:: DATA EXCERPTS

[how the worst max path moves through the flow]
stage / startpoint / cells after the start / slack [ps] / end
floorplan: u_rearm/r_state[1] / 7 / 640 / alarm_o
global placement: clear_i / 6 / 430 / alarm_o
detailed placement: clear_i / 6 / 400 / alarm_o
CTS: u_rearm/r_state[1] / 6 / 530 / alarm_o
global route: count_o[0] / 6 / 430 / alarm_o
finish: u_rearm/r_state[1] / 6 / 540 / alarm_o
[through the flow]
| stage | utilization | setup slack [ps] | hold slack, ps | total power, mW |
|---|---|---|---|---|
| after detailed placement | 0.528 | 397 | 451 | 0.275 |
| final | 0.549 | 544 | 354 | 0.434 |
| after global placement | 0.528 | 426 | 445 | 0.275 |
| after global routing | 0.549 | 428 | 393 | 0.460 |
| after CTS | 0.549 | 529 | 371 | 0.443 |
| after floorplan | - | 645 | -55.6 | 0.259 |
--- src/rtl/divisor_pkg.sv ---
// Shared definitions for the sequential restoring divider.
package divisor_pkg;

   // Default operand width and the matching step-index width.
   localparam int N_DEFAULT = 4;
   localparam int IDX_W     = $clog2(N_DEFAULT);

   // Controller states: waiting, iterating quotient bits, presenting result.
   typedef enum logic [1:0] {
      IDLE,
      CALC,
      FIN
   } estado_t;

endpackage

--- src/rtl/module_cambia_datos.sv ---
// Bring-down step of restoring division: shift the partial remainder left
// by one and insert the next dividend bit (MSB first) into its LSB.
module module_cambia_datos
   import divisor_pkg::*;
#(
   parameter int N  = N_DEFAULT,
   parameter int IW = (N > 1) ? $clog2(N) : 1
) (
   input  logic [N:0]    r_in,
   input  logic [N-1:0]  a,
   input  logic [IW-1:0] indice,
   output logic [N:0]    r_out
);

   logic [IW-1:0] pos;

   // Select dividend bit A[N-1-indice] and append it to the shifted remainder.
   always_comb begin
      pos   = IW'(N - 1) - indice;
      r_out = (r_in << 1) | {{N{1'b0}}, a[pos]};
   end

endmodule
### src/rtl/mem_exc_stage_if.sv
// EX->MEM->WB bundle for the MEM exception stage.
// The master side is EX/WB/CP0; the slave side is the MEM stage.
interface mem_exc_stage_if #(
  parameter int PC_W  = 32,
  parameter int EXC_W = 5
);
  logic             em_valid;
  logic             ms_allowin;
  logic [PC_W-1:0]  em_pc;
  logic             em_bd;
  logic             em_exc;
  logic [EXC_W-1:0] em_exccode;
  logic [PC_W-1:0]  em_badvaddr;
  logic             em_ov;
  logic             em_load;
  logic             em_store;
  logic [1:0]       em_size;
  logic [PC_W-1:0]  em_addr;
  logic             em_eret;
  logic             em_mtc0;
  logic             em_mfc0;
  logic [5:0]       em_cp0_addr;
  logic             ws_allowin;
  logic             flush;
  logic             data_req;
  logic             valid_r;
  logic             mem_to_wb_exception_r;
  logic             mem_to_wb_bd_r;
  logic             mem_to_wb_eret_r;
  logic             mem_to_wb_mtc0_op_r;
  logic [EXC_W-1:0] mem_to_wb_ExcCode_r;
  logic [PC_W-1:0]  mem_to_wb_PC_r;
  logic [PC_W-1:0]  error_VAddr;
  logic [5:0]       cp0_addr;

  modport master (
    output em_valid, em_pc, em_bd, em_exc, em_exccode, em_badvaddr, em_ov,
           em_load, em_store, em_size, em_addr, em_eret, em_mtc0, em_mfc0,
           em_cp0_addr, ws_allowin, flush,
    input  ms_allowin, data_req, valid_r, mem_to_wb_exception_r, mem_to_wb_bd_r,
           mem_to_wb_eret_r, mem_to_wb_mtc0_op_r, mem_to_wb_ExcCode_r,
           mem_to_wb_PC_r, error_VAddr, cp0_addr
  );

  modport slave (
    input  em_valid, em_pc, em_bd, em_exc, em_exccode, em_badvaddr, em_ov,
           em_load, em_store, em_size, em_addr, em_eret, em_mtc0, em_mfc0,
           em_cp0_addr, ws_allowin, flush,
    output ms_allowin, data_req, valid_r, mem_to_wb_exception_r, mem_to_wb_bd_r,
           mem_to_wb_eret_r, mem_to_wb_mtc0_op_r, mem_to_wb_ExcCode_r,
           mem_to_wb_PC_r, error_VAddr, cp0_addr
  );
endinterface

### src/rtl/mem_exc_stage.sv
// MEM stage: latches the EX bundle, detects alignment/overflow faults, merges them
// with upstream exceptions into one prioritized record and registers it for CP0 in WB.
module mem_exc_stage #(
  parameter int PC_W  = 32,
  parameter int EXC_W = 5
) (
  input  logic            clk,
  input  logic            rst,
  mem_exc_stage_if.slave  bus
);
  localparam logic [EXC_W-1:0] EXC_OV   = EXC_W'(5'h0C);
  localparam logic [EXC_W-1:0] EXC_ADEL = EXC_W'(5'h04);
  localparam logic [EXC_W-1:0] EXC_ADES = EXC_W'(5'h05);

  logic             ms_valid_q;
  logic [PC_W-1:0]  ms_pc_q;
  logic             ms_bd_q;
  logic             ms_em_exc_q;
  logic [EXC_W-1:0] ms_exccode_q;
  logic [PC_W-1:0]  ms_badvaddr_q;
  logic             ms_ov_q;
  logic             ms_load_q;
  logic             ms_store_q;
  logic [1:0]       ms_size_q;
  logic [PC_W-1:0]  ms_addr_q;
  logic             ms_eret_q;
  logic             ms_mtc0_q;
  logic [5:0]       ms_cp0_addr_q;

  logic             wb_valid_q;
  logic             wb_exc_q;
  logic             wb_bd_q;
  logic             wb_eret_q;
  logic             wb_mtc0_q;
  logic [EXC_W-1:0] wb_exccode_q;
  logic [PC_W-1:0]  wb_pc_q;
  logic [PC_W-1:0]  wb_vaddr_q;
  logic [5:0]       wb_cp0_addr_q;

  logic             exc_d;
  logic [EXC_W-1:0] exccode_d;
  logic [PC_W-1:0]  vaddr_d;
  logic             misalign;
  logic             shadow;
  logic             ms_allowin;

  assign ms_allowin = !ms_valid_q || bus.ws_allowin;
  assign misalign   = (ms_size_q == 2'd1 && ms_addr_q[0]) ||
                      (ms_size_q >= 2'd2 && ms_addr_q[1:0] != 2'b00);
  // An excepting or eret instruction in WB blocks any younger memory access.
  assign shadow     = wb_valid_q && (wb_exc_q || wb_eret_q);

  always_comb begin
    exc_d     = 1'b0;
    exccode_d = '0;
    vaddr_d   = '0;
    if (ms_em_exc_q) begin
      exc_d     = 1'b1;
      exccode_d = ms_exccode_q;
      vaddr_d   = ms_badvaddr_q;
    end else if (ms_ov_q) begin
      exc_d     = 1'b1;
      exccode_d = EXC_OV;
    end else if (ms_load_q && misalign) begin
      exc_d     = 1'b1;
      exccode_d = EXC_ADEL;
      vaddr_d   = ms_addr_q;
    end else if (ms_store_q && misalign) begin
      exc_d     = 1'b1;
      exccode_d = EXC_ADES;
      vaddr_d   = ms_addr_q;
    end
  end

  always_ff @(posedge clk) begin
    if (rst) begin
      ms_valid_q    <= 1'b0;
      ms_pc_q       <= '0;
      ms_bd_q       <= 1'b0;
      ms_em_exc_q   <= 1'b0;
      ms_exccode_q  <= '0;
      ms_badvaddr_q <= '0;
      ms_ov_q       <= 1'b0;
      ms_load_q     <= 1'b0;
      ms_store_q    <= 1'b0;
      ms_size_q     <= '0;
      ms_addr_q     <= '0;
      ms_eret_q     <= 1'b0;
      ms_mtc0_q     <= 1'b0;
      ms_cp0_addr_q <= '0;
      wb_valid_q    <= 1'b0;
      wb_exc_q      <= 1'b0;
      wb_bd_q       <= 1'b0;
      wb_eret_q     <= 1'b0;
      wb_mtc0_q     <= 1'b0;
      wb_exccode_q  <= '0;
      wb_pc_q       <= '0;
      wb_vaddr_q    <= '0;
      wb_cp0_addr_q <= '0;
    end else begin
      if (bus.flush)       ms_valid_q <= 1'b0;
      else if (ms_allowin) ms_valid_q <= bus.em_valid;

      if (bus.em_valid && ms_allowin && !bus.flush) begin
        ms_pc_q       <= bus.em_pc;
        ms_bd_q       <= bus.em_bd;
        ms_em_exc_q   <= bus.em_exc;
        ms_exccode_q  <= bus.em_exccode;
        ms_badvaddr_q <= bus.em_badvaddr;
        ms_ov_q       <= bus.em_ov;
        ms_load_q     <= bus.em_load;
        ms_store_q    <= bus.em_store;
        ms_size_q     <= bus.em_size;
        ms_addr_q     <= bus.em_addr;
        ms_eret_q     <= bus.em_eret;
        ms_mtc0_q     <= bus.em_mtc0;
        ms_cp0_addr_q <= bus.em_cp0_addr;
      end

      if (bus.flush)           wb_valid_q <= 1'b0;
      else if (bus.ws_allowin) wb_valid_q <= ms_valid_q;

      // Payload may go stale across a flush; WB qualifies it with valid_r.
      if (bus.ws_allowin) begin
        wb_exc_q      <= exc_d;
        wb_bd_q       <= ms_bd_q;
        wb_eret_q     <= ms_eret_q && !exc_d;
        wb_mtc0_q     <= ms_mtc0_q && !exc_d;
        wb_exccode_q  <= exccode_d;
        wb_pc_q       <= ms_pc_q;
        wb_vaddr_q    <= vaddr_d;
        wb_cp0_addr_q <= ms_cp0_addr_q;
      end
    end
  end

  assign bus.ms_allowin            = ms_allowin;
  assign bus.data_req              = ms_valid_q && (ms_load_q || ms_store_q) && !exc_d &&
                                     !shadow && !bus.flush;
  assign bus.valid_r               = wb_valid_q;
  assign bus.mem_to_wb_exception_r = wb_exc_q;
  assign bus.mem_to_wb_bd_r        = wb_bd_q;
  assign bus.mem_to_wb_eret_r      = wb_eret_q;
  assign bus.mem_to_wb_mtc0_op_r   = wb_mtc0_q;
  assign bus.mem_to_wb_ExcCode_r   = wb_exccode_q;
  assign bus.mem_to_wb_PC_r        = wb_pc_q;
  assign bus.error_VAddr           = wb_vaddr_q;
  assign bus.cp0_addr              = wb_cp0_addr_q;
endmodule

### src/flat_wrapper.sv
// flat-port wrapper written by rule: the top's interface ports become plain ports
module mem_exc_stage_flat 
#(
  parameter int PC_W  = 32,
  parameter int EXC_W = 5
)
  (clk, rst, bus_em_valid, bus_em_pc, bus_em_bd, bus_em_exc, bus_em_exccode, bus_em_badvaddr, bus_em_ov, bus_em_load, bus_em_store, bus_em_size, bus_em_addr, bus_em_eret, bus_em_mtc0, bus_em_mfc0, bus_em_cp0_addr, bus_ws_allowin, bus_flush, bus_ms_allowin, bus_data_req, bus_valid_r, bus_mem_to_wb_exception_r, bus_mem_to_wb_bd_r, bus_mem_to_wb_eret_r, bus_mem_to_wb_mtc0_op_r, bus_mem_to_wb_ExcCode_r, bus_mem_to_wb_PC_r, bus_error_VAddr, bus_cp0_addr);
  mem_exc_stage_if #(.PC_W(PC_W), .EXC_W(EXC_W)) bus_i ();
  input  logic clk;
  input  logic rst;
  input wire logic [$bits(bus_i.em_valid)-1:0] bus_em_valid;
  input wire logic [$bits(bus_i.em_pc)-1:0] bus_em_pc;
  input wire logic [$bits(bus_i.em_bd)-1:0] bus_em_bd;
  input wire logic [$bits(bus_i.em_exc)-1:0] bus_em_exc;
  input wire logic [$bits(bus_i.em_exccode)-1:0] bus_em_exccode;
  input wire logic [$bits(bus_i.em_badvaddr)-1:0] bus_em_badvaddr;
  input wire logic [$bits(bus_i.em_ov)-1:0] bus_em_ov;
  input wire logic [$bits(bus_i.em_load)-1:0] bus_em_load;
  input wire logic [$bits(bus_i.em_store)-1:0] bus_em_store;
  input wire logic [$bits(bus_i.em_size)-1:0] bus_em_size;
  input wire logic [$bits(bus_i.em_addr)-1:0] bus_em_addr;
  input wire logic [$bits(bus_i.em_eret)-1:0] bus_em_eret;
  input wire logic [$bits(bus_i.em_mtc0)-1:0] bus_em_mtc0;
  input wire logic [$bits(bus_i.em_mfc0)-1:0] bus_em_mfc0;
  input wire logic [$bits(bus_i.em_cp0_addr)-1:0] bus_em_cp0_addr;
  input wire logic [$bits(bus_i.ws_allowin)-1:0] bus_ws_allowin;
  input wire logic [$bits(bus_i.flush)-1:0] bus_flush;
  output wire logic [$bits(bus_i.ms_allowin)-1:0] bus_ms_allowin;
  output wire logic [$bits(bus_i.data_req)-1:0] bus_data_req;
  output wire logic [$bits(bus_i.valid_r)-1:0] bus_valid_r;
  output wire logic [$bits(bus_i.mem_to_wb_exception_r)-1:0] bus_mem_to_wb_exception_r;
  output wire logic [$bits(bus_i.mem_to_wb_bd_r)-1:0] bus_mem_to_wb_bd_r;
  output wire logic [$bits(bus_i.mem_to_wb_eret_r)-1:0] bus_mem_to_wb_eret_r;
  output wire logic [$bits(bus_i.mem_to_wb_mtc0_op_r)-1:0] bus_mem_to_wb_mtc0_op_r;
  output wire logic [$bits(bus_i.mem_to_wb_ExcCode_r)-1:0] bus_mem_to_wb_ExcCode_r;
  output wire logic [$bits(bus_i.mem_to_wb_PC_r)-1:0] bus_mem_to_wb_PC_r;
  output wire logic [$bits(bus_i.error_VAddr)-1:0] bus_error_VAddr;
  output wire logic [$bits(bus_i.cp0_addr)-1:0] bus_cp0_addr;
  assign bus_i.em_valid = bus_em_valid;
  assign bus_i.em_pc = bus_em_pc;
  assign bus_i.em_bd = bus_em_bd;
  assign bus_i.em_exc = bus_em_exc;
  assign bus_i.em_exccode = bus_em_exccode;
  assign bus_i.em_badvaddr = bus_em_badvaddr;
  assign bus_i.em_ov = bus_em_ov;
  assign bus_i.em_load = bus_em_load;
  assign bus_i.em_store = bus_em_store;
  assign bus_i.em_size = bus_em_size;
  assign bus_i.em_addr = bus_em_addr;
  assign bus_i.em_eret = bus_em_eret;
  assign bus_i.em_mtc0 = bus_em_mtc0;
  assign bus_i.em_mfc0 = bus_em_mfc0;
  assign bus_i.em_cp0_addr = bus_em_cp0_addr;
  assign bus_i.ws_allowin = bus_ws_allowin;
  assign bus_i.flush = bus_flush;
  assign bus_ms_allowin = bus_i.ms_allowin;
  assign bus_data_req = bus_i.data_req;
  assign bus_valid_r = bus_i.valid_r;
  assign bus_mem_to_wb_exception_r = bus_i.mem_to_wb_exception_r;
  assign bus_mem_to_wb_bd_r = bus_i.mem_to_wb_bd_r;
  assign bus_mem_to_wb_eret_r = bus_i.mem_to_wb_eret_r;
  assign bus_mem_to_wb_mtc0_op_r = bus_i.mem_to_wb_mtc0_op_r;
  assign bus_mem_to_wb_ExcCode_r = bus_i.mem_to_wb_ExcCode_r;
  assign bus_mem_to_wb_PC_r = bus_i.mem_to_wb_PC_r;
  assign bus_error_VAddr = bus_i.error_VAddr;
  assign bus_cp0_addr = bus_i.cp0_addr;
  mem_exc_stage #(.PC_W(PC_W), .EXC_W(EXC_W)) u_core (.clk(clk), .rst(rst), .bus(bus_i));
endmodule
### config.mk
export PLATFORM = sky130hd
export DESIGN_NAME = mem_exc_stage_flat
export DESIGN_NICKNAME = d
export VERILOG_FILES = /design/src/rtl/mem_exc_stage_if.sv /design/src/rtl/mem_exc_stage.sv /design/src/flat_wrapper.sv
export SDC_FILE = /design/constraint.sdc
export NUM_CORES = 1
export LEC_CHECK = 0
export CELL_PAD_IN_SITES_DETAIL_PLACEMENT = 0
export CELL_PAD_IN_SITES_GLOBAL_PLACEMENT = 1
export CORE_UTILIZATION = 36
export DETAILED_ROUTE_END_ITERATION = 6
export PLACE_DENSITY_LB_ADDON = 0.12
export SYNTH_ARGS = -nofsm -noshare
export SYNTH_HDL_FRONTEND = slang
export SYNTH_SLANG_ARGS = --single-unit
### constraint.sdc
create_clock -name clk -period 2.1 [get_ports clk]
set_clock_uncertainty 0.2 [all_clocks]
set_input_delay 0.315 -clock clk [delete_from_list [all_inputs] [get_ports clk]]
set_output_delay 0.315 -clock clk [all_outputs]
set_load 0.005 [all_outputs]
======== Word-level counts from Yosys, hierarchy flattened ========
Cells that the tools add are included.
operators by class
  magnitude comparators ................... 1
  reduce and logical (&&, ||, !) cells .... 23
  multiplexer cells ....................... 12
  equal/unequal tests ..................... 1
operators by type and width
  operator                                                  count
  2-to-1 mux 32 bit                                         4
  2-to-1 mux 5 bit                                          3
  logical AND 1 bit                                         13
  zero test 1 bit                                           4
  logical OR 1 bit                                          4
  2-to-1 mux 1 bit                                          4
  2-to-1 mux 3 bit                                          1
  == test 2 x 1 -> 1 bit, second input constant             1
  greater-or-equal comparator 2 bit, second input constant  1
  nonzero test 2 bit                                        1
  OR reduction 2 bit                                        1
storage, ports and cells
  register bits after elaboration ......... 197
  output and inout port bits .............. 82
  word-level logic and storage cells ...... 60
  bits of input ports ..................... 122

======== Logic depth before layout (Yosys ltp) ========
  word-level depth ........................ 12
  mapped depth ............................ 8
  gate-level depth less buffers ........... 4

======== Worst setup path before layout ========
Ideal clock, no wire load.
  kind .................................... input to register
  start point ............................. input rst
  end point ............................... register u_core.wb_vaddr_q[10] (netlist: u_core.bus.error_VAddr[10])
  data required time ...................... 1.829 ns
  buffers on the path ..................... 2
  setup time .............................. 0.071 ns
  setup slack ............................. 0.242 ns
  cell stages on the path ................. 5
  arrival ................................. 1.587 ns
  cells stage by stage .................... buf_2 > or4b_4 > nor4_4 > buf_6 > o2bb2ai_1
RTL lines
  element               RTL line              text
  from (decl)           flat_wrapper.sv:10    input logic rst;
  to (signal assigned)  mem_exc_stage.sv:131  wb_vaddr_q <= vaddr_d;
  to (decl)             mem_exc_stage.sv:37   logic [PC_W-1:0] wb_vaddr_q;

======== Final worst setup path ========
  start point ............................. register u_core.ms_load_q
  end point ............................... output bus_data_req
between the ends
  word-level cells in the longest chain between the ends .. 8
  elaborated cells on any way between the ends .. 10
  those cells by class .................... 3 x mux; 7 x reduce/logical
RTL lines
  element                             RTL line              text
  from (decl)                         mem_exc_stage.sv:22   logic ms_load_q;
  from (signal assigned)              mem_exc_stage.sv:111  ms_load_q <= bus.em_load;
  logical AND 1 bit                   mem_exc_stage.sv:64   end else if (ms_load_q && misalign) begin
  2-to-1 mux 1 bit                    mem_exc_stage.sv:64
  2-to-1 mux 1 bit                    mem_exc_stage.sv:61   end else if (ms_ov_q) begin
  2-to-1 mux 1 bit                    mem_exc_stage.sv:57   if (ms_em_exc_q) begin
  zero test 1 bit                     mem_exc_stage.sv:138  assign bus.data_req = ms_valid_q && (ms_load_q || ms_store_q) && !exc_d &&
  logical AND 1 bit (*) (2 in a row)  mem_exc_stage.sv:138
  logical AND 1 bit (*)               mem_exc_stage.sv:139  !shadow && !bus.flush;
  to (decl)                           flat_wrapper.sv:29    output wire logic [$bits(bus_i.data_req)-1:0] bus_data_req;
Every way passes the cells marked *; elsewhere a longest branch is shown, timed or not.

==> metrics.md <==
| Metric | Value |
|---|---|
| Total die area | 21,540 sq um |
| Number of global-route vias before repair | around 6,500 |
| Register-to-register setup slack | 0.21 ns |
| RSZ-0062 raised after global routing | no |
| Design Area, Final | ~11,000 sq um |
| Achievable Freq | 0.4923 GHz |
| Post-DR wirelength/cell | ~17 um |
| Leakage | between 3 and 4 nW |
| Post-synthesis net count | around 980 |
| # clock sinks | about 200 |
| Sink of the worst hold path | u_core.bus.mem_to_wb_ExcCode_r[0]$_SDFFE_PP0P_ |
| Met2 Wirelength | around 10,000 um |
| Max Slew Vio Count | 0 |
| Status | complete, no violations |
| DRC | 0 |
| Period minus WS final | around 2.0 ns |
| Post-synthesis cell count | about 860 |
| Pwr per Cell Area | between 700 and 800 nW/um^2 |
| Met1 wire length | between 10,000 and 15,000 um |
| Post-Syn Area | between 7000 and 8000 sq um |
| Cell Area, Placed | slightly below 10,000 sq um |
| Worst path required time | roughly 1.6 ns |
| Least-Margin Pin Slew | between 1 and 1.5 ns |
| Clk slew on worst S/H paths | around 0.070 ns |
| Chip Width | ~150 um |
| Starting density of the core | 37.04% |
| Hold path cells | 3 |
| Kind of critical path | flip-flop to primary output |
| Final period util | between 90% and 100% |
| GPL Wtd Cong | slightly below 0.7 |
| Dpl hpwl | between 10,000 and 15,000 um |
| Synth cell types | 28 |
| 1st-iter DRT viols | a little over 400 |
| Detailed-route wire length | 22,100 um |
| IO Count | between 200 and 250 |
| Number of vias per cell | around 5.2 |
| Slowest cell on the critical path | dfxtp_4 |
| Slew HR | approximately a third |
| First-pass GRT wire length | between 30,000 and 40,000 um |
| CP cell instances | o22ai_4 > o21a_1 > and3_4 > clkdlybuf4s15_1 |
| H-tree Lvls | 4 |
| Setup TNS | 0 ns |
| Top Layer Used | met5 |
| Die height | around 150 um |
| Largest net degree at the start of global routing | just under 200 |
| Top-area cell type share of the netlist area | a little over half |
| Fraction of registers with async set/reset | 0% |
| Worst Path Buf+Inv | 1 |
| Maximum resistive drop on vdd | approximately 0.65 mV |
| Crit Path Max Fanout | 4 |
| Clk Latency, worst-skew pair | between 0.4 and 0.5 ns |
| Worst r2r path cells | 4 |
| Input/output buffers | between 200 and 250 |
| NumNets Final | around 1,100 |
| R2R Path End | u_core.bus.error_VAddr[20]$_SDFFE_PP0P_ |
| Yosys warning count | 0 |
| EDFF count, synth | 0 |
| Reg-to-reg startpoint | u_core.ms_em_exc_q$_SDFFE_PP0P_ |
| Most frequent cells in the layout | 198 x clkdlybuf4s50_1, 193 x dfxtp_1, 154 x a21oi_1 |
| Gr ovfl total | 0 |
| Setup violators final | 0 |
| Global Route Usage Sum | about a fifth |
| Syn_area_per_cell | a little under 9 sq um |
| Final Hold Violating Endpoints | 0 |
| Antenna cells | 0 |
| Hold WS | about 0.034 ns |
| Area growth from synthesis to layout | 39.34% |
| Vias | roughly 6,700 |
| Initial antenna violation count | 2 |
| Remaining antenna violation count | 0 |
| CTS buffer count | 17 |
| Flops & latches, synth | slightly below 200 |
| Post-synth top flop | dfxtp_1 |
| Slowest stage delay, CP | around 0.36 ns |
| 1st-pass router iterations | 4 |
| Register area share after synthesis | around 52% |
| Clock tree buffer depth | 2 |
| Setup crit end kind | primary output |
| CTS tree | yes |
| Crit path launch type | flip-flop |
| Core Region | between 20,000 and 25,000 sq um |
| Yosys top cell by area | dfxtp_1 |
| Critical Path AT | 1.52 ns |
| Clk root buf | clkbuf_16 |
| Max cap viols | 0 |
| Met3 WL post-DR | ~1400 um |
| Area contributors post-synth | dfxtp_1 52%, a21oi_1 10%, o21ai_0 7.8%, nand3_1 7.7%, mux2i_1 5.6% |
| Commonest non-fill, non-tap cell in the layout | clkdlybuf4s50_1 |
| Worst hold path class | input port to flip-flop |
| Rows | 52 |
| Min-Delay Startpoint | rst |
| Share of cells above drive strength 1 | under 10% |
| Delay-heaviest family, CP | flip-flops |
## sequential cells by signal, indices dropped and copies added, names as in the netlist, 2 cells and up
name,flops
u_core.bus.error_VAddr,32
u_core.bus.mem_to_wb_PC_r,32
u_core.ms_addr_q,32
u_core.ms_badvaddr_q,32
u_core.ms_pc_q,32
u_core.bus.cp0_addr,6
u_core.ms_cp0_addr_q,6
u_core.bus.mem_to_wb_ExcCode_r,5
u_core.ms_exccode_q,5
u_core.ms_size_q,2
## how the worst max path moves through the flow
| stage | start | endpoint | slack [ns] | cells after the start |
|---|---|---|---|---|
| final | u_core.ms_load_q$_SDFFE_PP0P_ | bus_data_req | 0.07 | 4 |
| after floorplan | rst | u_core.bus.error_VAddr[10]$_SDFFE_PP0P_ | 0.24 | 5 |
| after detailed placement | bus_flush | bus_data_req | -0.13 | 4 |
| after global routing | u_core.ms_load_q$_SDFFE_PP0P_ | bus_data_req | 0.01 | 4 |
| after CTS | u_core.ms_store_q$_SDFFE_PP0P_ | bus_data_req | 0.01 | 4 |
| after global placement | bus_flush | bus_data_req | -0.12 | 4 |
## kinds of logic after synthesis
group	synth area share [%]
multiplexers	5.573
AO/OA/AOI/OAI	22.64
AND/OR/NAND/NOR	14.48
flip-flops	52.28
buffers and inverters	5.026
## metrics by stage
step                      setup slack [ns]  utilization [%]  instances  total power, mW
final                              0.06891            51.62       1296            8.103
after global routing               0.01250            51.62       1296            8.427
after CTS                          0.01459            51.52       1296            8.193
after detailed placement           -0.1279            48.32       1261            4.786
after global placement             -0.1182            48.32       1261            4.783
after floorplan                     0.2425                -        855            4.355
## power breakdown
part,switching (mW),internal [mW]
combinational,0.370,0.406
clock,1.50,1.90
sequential,0.0649,3.86
## cell type report
type	instances	area, sq um
well taps	270	337.8
fillers	1957	9853
flip-flops and latches	197	3954
clock inverters	12	166.4
multi-input cells	567	3276
inverters	2	10.01
repair buffers	228	2331
clock buffers	20	436.7
## synthesized netlist by cell type (all sizes together), types with 2 or more instances
master	instances
a211oi	2
a21oi	155
buf	24
clkbuf	65
dfxtp	197
inv	2
mux2i	42
nand2b	4
nand3	116
nor2	47
nor2b	37
nor3	3
o2111ai	2
o21ai	117
o2bb2ai	32
## tightest hold or removal path, cell delays in order
cell and delay (ns):
buf_6 0.08, or4b_4 0.13, o32ai_1 0.08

::::

■ EXERCISE REQUIREMENTS ■
Using only the entries above, output the line with "those cells by", the line with "Every way passes", and all lines between them, exactly as they stand.

■ EXERCISE RESULT ■
  those cells by class .................... 3 x mux; 7 x reduce/logical
RTL lines
  element                             RTL line              text
  from (decl)                         mem_exc_stage.sv:22   logic ms_load_q;
  from (signal assigned)              mem_exc_stage.sv:111  ms_load_q <= bus.em_load;
  logical AND 1 bit                   mem_exc_stage.sv:64   end else if (ms_load_q && misalign) begin
  2-to-1 mux 1 bit                    mem_exc_stage.sv:64
  2-to-1 mux 1 bit                    mem_exc_stage.sv:61   end else if (ms_ov_q) begin
  2-to-1 mux 1 bit                    mem_exc_stage.sv:57   if (ms_em_exc_q) begin
  zero test 1 bit                     mem_exc_stage.sv:138  assign bus.data_req = ms_valid_q && (ms_load_q || ms_store_q) && !exc_d &&
  logical AND 1 bit (*) (2 in a row)  mem_exc_stage.sv:138
  logical AND 1 bit (*)               mem_exc_stage.sv:139  !shadow && !bus.flush;
  to (decl)                           flat_wrapper.sv:29    output wire logic [$bits(bus_i.data_req)-1:0] bus_data_req;
Every way passes the cells marked *; elsewhere a longest branch is shown, timed or not.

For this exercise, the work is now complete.